Wednesday, January 7, 2009

Year Three and Counting...


First Dating

Marriage is a microcosm of life--a distillation of human experience. It combines the trajectories of two young people so that, together, they reach farther than could've alone. Marriage is synergy. Above all, marriage is what Rainer Maria Rilke calls a "new task and a new seriousness, - a new demand on the strength and generosity of each partner, and a great new danger for both."

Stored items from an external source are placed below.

File: src/siku_pkg.sv
// ----------------------------------------------------------------------------
// siku_pkg: shared types and constants for the swerve inverse kinematics unit
// Holds controller states, command/status bundles and the CORDIC constants.
// ----------------------------------------------------------------------------
package siku_pkg;

	// controller states
	typedef enum logic [2:0] {
		ST_IDLE,
		ST_MUL,
		ST_PREP,
		ST_ROT,
		ST_GAIN_LO,
		ST_GAIN_HI,
		ST_FINISH,
		ST_PUBLISH
	} state_t;

	// controller to datapath commands
	typedef struct packed {
		logic       load;
		logic       mul;
		logic       prep;
		logic       rot;
		logic       gain_lo;
		logic       gain_hi;
		logic       finish;
		logic       publish;
		logic [1:0] wheel;
	} cmd_t;

	// datapath to controller status
	typedef struct packed {
		logic out_free;
		logic rot_last;
	} status_t;

	localparam int NUM_WHEELS = 3;
	localparam logic [1:0] LAST_WHEEL = 2'd2;

	// configuration register indexes
	localparam logic [2:0] REG_W0_POS_X     = 3'd0;
	localparam logic [2:0] REG_W0_POS_Y     = 3'd1;
	localparam logic [2:0] REG_W1_POS_X     = 3'd2;
	localparam logic [2:0] REG_W1_POS_Y     = 3'd3;
	localparam logic [2:0] REG_W2_POS_X     = 3'd4;
	localparam logic [2:0] REG_W2_POS_Y     = 3'd5;
	localparam logic [2:0] REG_INV_RADIUS   = 3'd6;
	localparam logic [2:0] REG_LOW_SPEED    = 3'd7;

	localparam logic [15:0] INV_RADIUS_RST = 16'd5120;
	localparam logic [15:0] LOW_SPEED_RST  = 16'd10;

	// cordic gain compensation, q30
	localparam logic [29:0] GAIN_Q30 = 30'd652032874;
	localparam logic [14:0] SPEED_MAX = 15'd25600;

	// datapath widths
	localparam int XW = 33;
	localparam int ZW = 34;

	// arctangent of 2^-k in units of pi/2^31
	localparam logic [29:0] ATAN_TAB [24] = '{
		30'd536870912, 30'd316933406, 30'd167458907, 30'd85004756,
		30'd42667331,  30'd21354465,  30'd10679838,  30'd5340245,
		30'd2670163,   30'd1335087,   30'd667544,    30'd333772,
		30'd166886,    30'd83443,     30'd41722,     30'd20861,
		30'd10430,     30'd5215,      30'd2608,      30'd1304,
		30'd652,       30'd326,       30'd163,       30'd81
	};

endpackage
$ cat src/kse_pkg.sv
package kse_pkg;

    localparam int MaxRowsHw  = 5;
    localparam int MaxColsHw  = 4;
    localparam int NumRowsDef = 5;
    localparam int NumColsDef = 4;

    localparam int ColW      = 4;
    localparam int UnstableW = 5;
    localparam int TickW     = 32;
    localparam int KeyW      = 5;
    localparam int EventW    = 3;

    // input request packing, lowest bit first
    localparam int InPttLo      = 0;
    localparam int InSideLo     = 1;
    localparam int InRow1Lo     = 5;
    localparam int InRow2Lo     = 9;
    localparam int InRow3Lo     = 13;
    localparam int InRow4Lo     = 17;
    localparam int InUnstableLo = 21;
    localparam int InTickLo     = 26;
    localparam int InDataW      = 64;
    localparam int OutDataW     = 8;

    localparam logic [KeyW-1:0] KeyNone = 5'd19;
    localparam logic [KeyW-1:0] KeyUp   = 5'd6;
    localparam logic [KeyW-1:0] KeyDown = 5'd10;
    localparam logic [KeyW-1:0] KeyF    = 5'd17;
    localparam logic [KeyW-1:0] KeyPtt  = 5'd18;

    localparam logic [TickW-1:0] LongTicksRst = 32'd500;

    typedef enum logic [EventW-1:0] {
        EV_PRESSED   = 3'd0,
        EV_PRESSED_F = 3'd1,
        EV_LONG      = 3'd2,
        EV_LONG_CONT = 3'd3,
        EV_RELEASED  = 3'd4
    } t_key_event;

    // column pin sampled and key found at each matrix position
    localparam logic [1:0] RowPin [MaxRowsHw][MaxColsHw] = '{
        '{2'd0, 2'd1, 2'd1, 2'd1},
        '{2'd0, 2'd1, 2'd2, 2'd3},
        '{2'd0, 2'd1, 2'd2, 2'd3},
        '{2'd0, 2'd1, 2'd2, 2'd3},
        '{2'd0, 2'd1, 2'd2, 2'd3}
    };
    localparam logic [KeyW-1:0] RowKey [MaxRowsHw][MaxColsHw] = '{
        '{5'd0,  5'd1,  5'd19, 5'd19},
        '{5'd2,  5'd3,  5'd4,  5'd5},
        '{5'd6,  5'd7,  5'd8,  5'd9},
        '{5'd10, 5'd11, 5'd12, 5'd13},
        '{5'd14, 5'd15, 5'd16, 5'd17}
    };

    // up to two events caused by one poll, slot 0 goes out first
    typedef struct packed {
        logic [1:0]      cnt;
        logic [KeyW-1:0] code0;
        t_key_event      ev0;
        logic [KeyW-1:0] code1;
        t_key_event      ev1;
    } t_result;

endpackage

$ cat src/kse_scan.sv
module kse_scan
    import kse_pkg::*;
#(
    parameter int NUM_ROWS = NumRowsDef,
    parameter int NUM_COLS = NumColsDef
) (
    input  logic [MaxRowsHw-1:0][ColW-1:0] i_row_cols,
    input  logic [UnstableW-1:0]           i_unstable,
    output logic [KeyW-1:0]                o_key
);

    localparam int RowsEff = (NUM_ROWS < MaxRowsHw) ? NUM_ROWS : MaxRowsHw;
    localparam int ColsEff = (NUM_COLS < MaxColsHw) ? NUM_COLS : MaxColsHw;

    always_comb begin
        logic stop;
        logic col_done;
        o_key    = KeyNone;
        stop     = 1'b0;
        col_done = 1'b0;
        for (int i = 0; i < RowsEff; i++) begin
            if (!stop) begin
                if (i_unstable[i]) begin
                    stop = 1'b1;
                end else begin
                    col_done = 1'b0;
                    for (int j = 0; j < ColsEff; j++) begin
                        if (!col_done && !i_row_cols[i][RowPin[i][j]]) begin
                            o_key    = RowKey[i][j];
                            col_done = 1'b1;
                        end
                    end
                    if (o_key != KeyNone) begin
                        stop = 1'b1;
                    end
                end
            end
        end
    end

endmodule

$ cat src/kse_core.sv
module kse_core
    import kse_pkg::*;
(
    input  logic             i_clk,
    input  logic             i_rst_n,
    input  logic             i_move,
    input  logic             i_ptt,
    input  logic [KeyW-1:0]  i_scan_key,
    input  logic [TickW-1:0] i_now,
    input  logic             i_cfg_we,
    input  logic [TickW-1:0] i_cfg_wdata,
    output t_result          o_res
);

    logic             r_ptt_was, n_ptt_was;
    logic [KeyW-1:0]  r_cur_key, n_cur_key;
    t_key_event       r_phase, n_phase;
    logic [KeyW-1:0]  r_rep_key, n_rep_key;
    logic [TickW-1:0] r_start, n_start;
    logic             r_f_armed, n_f_armed;
    logic [TickW-1:0] r_long_ticks;

    always_comb begin
        logic [TickW-1:0] elapsed;
        logic             ptt_hit;
        t_key_event       ptt_ev;
        logic             key_hit;
        logic [KeyW-1:0]  key_code;
        t_key_event       key_ev;

        n_ptt_was = r_ptt_was;
        n_cur_key = r_cur_key;
        n_phase   = r_phase;
        n_rep_key = r_rep_key;
        n_start   = r_start;
        n_f_armed = r_f_armed;
        ptt_hit   = 1'b0;
        ptt_ev    = EV_PRESSED;
        key_hit   = 1'b0;
        key_code  = r_rep_key;
        key_ev    = EV_RELEASED;
        elapsed   = i_now - r_start;

        if (r_ptt_was && !i_ptt) begin
            ptt_hit   = 1'b1;
            ptt_ev    = EV_RELEASED;
            n_ptt_was = 1'b0;
        end else if (!r_ptt_was && i_ptt) begin
            ptt_hit   = 1'b1;
            ptt_ev    = EV_PRESSED;
            n_ptt_was = 1'b1;
        end else if (!r_ptt_was && !i_ptt) begin
            n_cur_key = i_scan_key;
        end

        if (n_cur_key != KeyNone) begin
            case (r_phase)
                EV_RELEASED: begin
                    key_hit  = 1'b1;
                    key_code = n_cur_key;
                    if (r_f_armed) begin
                        key_ev    = EV_PRESSED_F;
                        n_phase   = EV_PRESSED_F;
                        n_f_armed = 1'b0;
                    end else begin
                        key_ev  = EV_PRESSED;
                        n_phase = EV_PRESSED;
                    end
                    if (n_cur_key == KeyF) begin
                        n_f_armed = 1'b1;
                    end
                    n_start   = i_now;
                    n_rep_key = n_cur_key;
                end
                EV_PRESSED: begin
                    if (elapsed >= r_long_ticks) begin
                        n_start = '0;
                        n_phase = EV_LONG;
                    end
                end
                EV_LONG, EV_LONG_CONT: begin
                    key_hit  = 1'b1;
                    key_code = n_cur_key;
                    key_ev   = r_phase;
                    n_phase  = EV_LONG_CONT;
                end
                default: begin
                end
            endcase
        end else if (r_phase != EV_RELEASED) begin
            // release is held back after F-shifted or long presses,
            // except up/down after repeats
            if (r_phase == EV_PRESSED) begin
                key_hit = 1'b1;
            end
            if (r_phase == EV_LONG_CONT && (r_rep_key == KeyUp || r_rep_key == KeyDown)) begin
                key_hit = 1'b1;
            end
            key_code  = r_rep_key;
            key_ev    = EV_RELEASED;
            n_start   = '0;
            n_phase   = EV_RELEASED;
            n_rep_key = KeyNone;
        end

        o_res.code1 = key_code;
        o_res.ev1   = key_ev;
        if (ptt_hit) begin
            o_res.cnt   = key_hit ? 2'd2 : 2'd1;
            o_res.code0 = KeyPtt;
            o_res.ev0   = ptt_ev;
        end else begin
            o_res.cnt   = key_hit ? 2'd1 : 2'd0;
            o_res.code0 = key_code;
            o_res.ev0   = key_ev;
        end
    end

    always_ff @(posedge i_clk) begin
        if (!i_rst_n) begin
            r_ptt_was    <= 1'b0;
            r_cur_key    <= KeyNone;
            r_phase      <= EV_RELEASED;
            r_rep_key    <= KeyNone;
            r_start      <= '0;
            r_f_armed    <= 1'b0;
            r_long_ticks <= LongTicksRst;
        end else begin
            if (i_cfg_we) begin
                r_long_ticks <= i_cfg_wdata;
            end
            if (i_move) begin
                r_ptt_was <= n_ptt_was;
                r_cur_key <= n_cur_key;
                r_phase   <= n_phase;
                r_rep_key <= n_rep_key;
                r_start   <= n_start;
                r_f_armed <= n_f_armed;
            end
        end
    end

endmodule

Right before we left Oxford.

Yes, marriage is dangerous. But it isn't because you might lose your identity. You won't become "one flesh"--you're not losing yourself. But quite the contrary. Instead of tearing down all the boundaries and getting rid of that space in between you two, a good marriage is one in which each of you appoints the other to be the guardian of your solitude. This is precisely why marriage is a serious undertaking. You are about to become entirely vulnerable to each other by trusting the other to be the protector of you. "Becoming one flesh" as it is interpreted by many modern readers of the Hebrew Bible is impossible, and where it seems to exist, it is really the enslaving of one unto the will of the other, robbing one or both parties of their fullest freedom and maturation.  Instead, marriage is most successful when the two partners acknowledge and love that liminal space in between--which, in Rilke's opinion, "gives them the possibility of always seeing each other as a whole and before an immense sky."


Engagement

And thus, you have chosen to come together here, before you dearly beloved friends, family and God, and are about to appoint the other to stand guard before the gates of your individuality, and in return to accept the responsibility of guarding the personhood of your beloved. This is a sobering responsibility--one that should never be taken lightly. But one that also brings great joy and happiness in the undertaking for it is a task borne of love.


First Anniversary

When Paul wrote to the followers of Jesus in Rome, he had some advice for the lovesick: he advised them to "let love be genuine; hate what is evil, hold fast to what is good; love one another with mutual affection; outdo one another in showing honor. Do not lag in zeal, be ardent in spirit, serve the Lord. Rejoice in hope, be patient in suffering, persevere in prayer."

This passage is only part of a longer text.